Once you find the line containing "export DETAILED_ROUTE_END_ITERATION = 10", please retype it and every line after it to the end of the entries, exactly and with nothing added.

(Data extracted from a collection)
+++
$ cat config.mk
export PLATFORM = sky130hd
export DESIGN_NAME = oaq_alert_qualifier
export DESIGN_NICKNAME = d
export VERILOG_FILES = /design/src/core/oaq_pkg.sv /design/src/core/oaq_alert_qualifier.sv
export SDC_FILE = /design/constraint.sdc
export NUM_CORES = 1
export LEC_CHECK = 0
export ABC_AREA = 1
export BUFFER_PORTS_ARGS = -buffer_cell sky130_fd_sc_hd__buf_4
export CORE_MARGIN = 8
export CORE_UTILIZATION = 50
export CTS_BUF_LIST = sky130_fd_sc_hd__clkbuf_8
export CTS_CLUSTER_DIAMETER = 200
export DETAILED_ROUTE_END_ITERATION = 10
export HOLD_SLACK_MARGIN = 0.12
export PLACE_DENSITY_LB_ADDON = 0.3
export SLEW_MARGIN = 20
export SYNTH_ARGS = -nofsm -noshare
export SYNTH_HDL_FRONTEND = slang
export SYNTH_SLANG_ARGS = --single-unit
$ cat constraint.sdc
create_clock -name sys_clk -period 22 [get_ports sys_clk]
set_input_delay 3.3 -clock sys_clk [delete_from_list [all_inputs] [get_ports sys_clk]]
set_output_delay 3.3 -clock sys_clk [all_outputs]
set_load 0.01 [all_outputs]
+++
→ PROBLEM SOLUTION:
export DETAILED_ROUTE_END_ITERATION = 10
export HOLD_SLACK_MARGIN = 0.12
export PLACE_DENSITY_LB_ADDON = 0.3
export SLEW_MARGIN = 20
export SYNTH_ARGS = -nofsm -noshare
export SYNTH_HDL_FRONTEND = slang
export SYNTH_SLANG_ARGS = --single-unit
$ cat constraint.sdc
create_clock -name sys_clk -period 22 [get_ports sys_clk]
set_input_delay 3.3 -clock sys_clk [delete_from_list [all_inputs] [get_ports sys_clk]]
set_output_delay 3.3 -clock sys_clk [all_outputs]
set_load 0.01 [all_outputs]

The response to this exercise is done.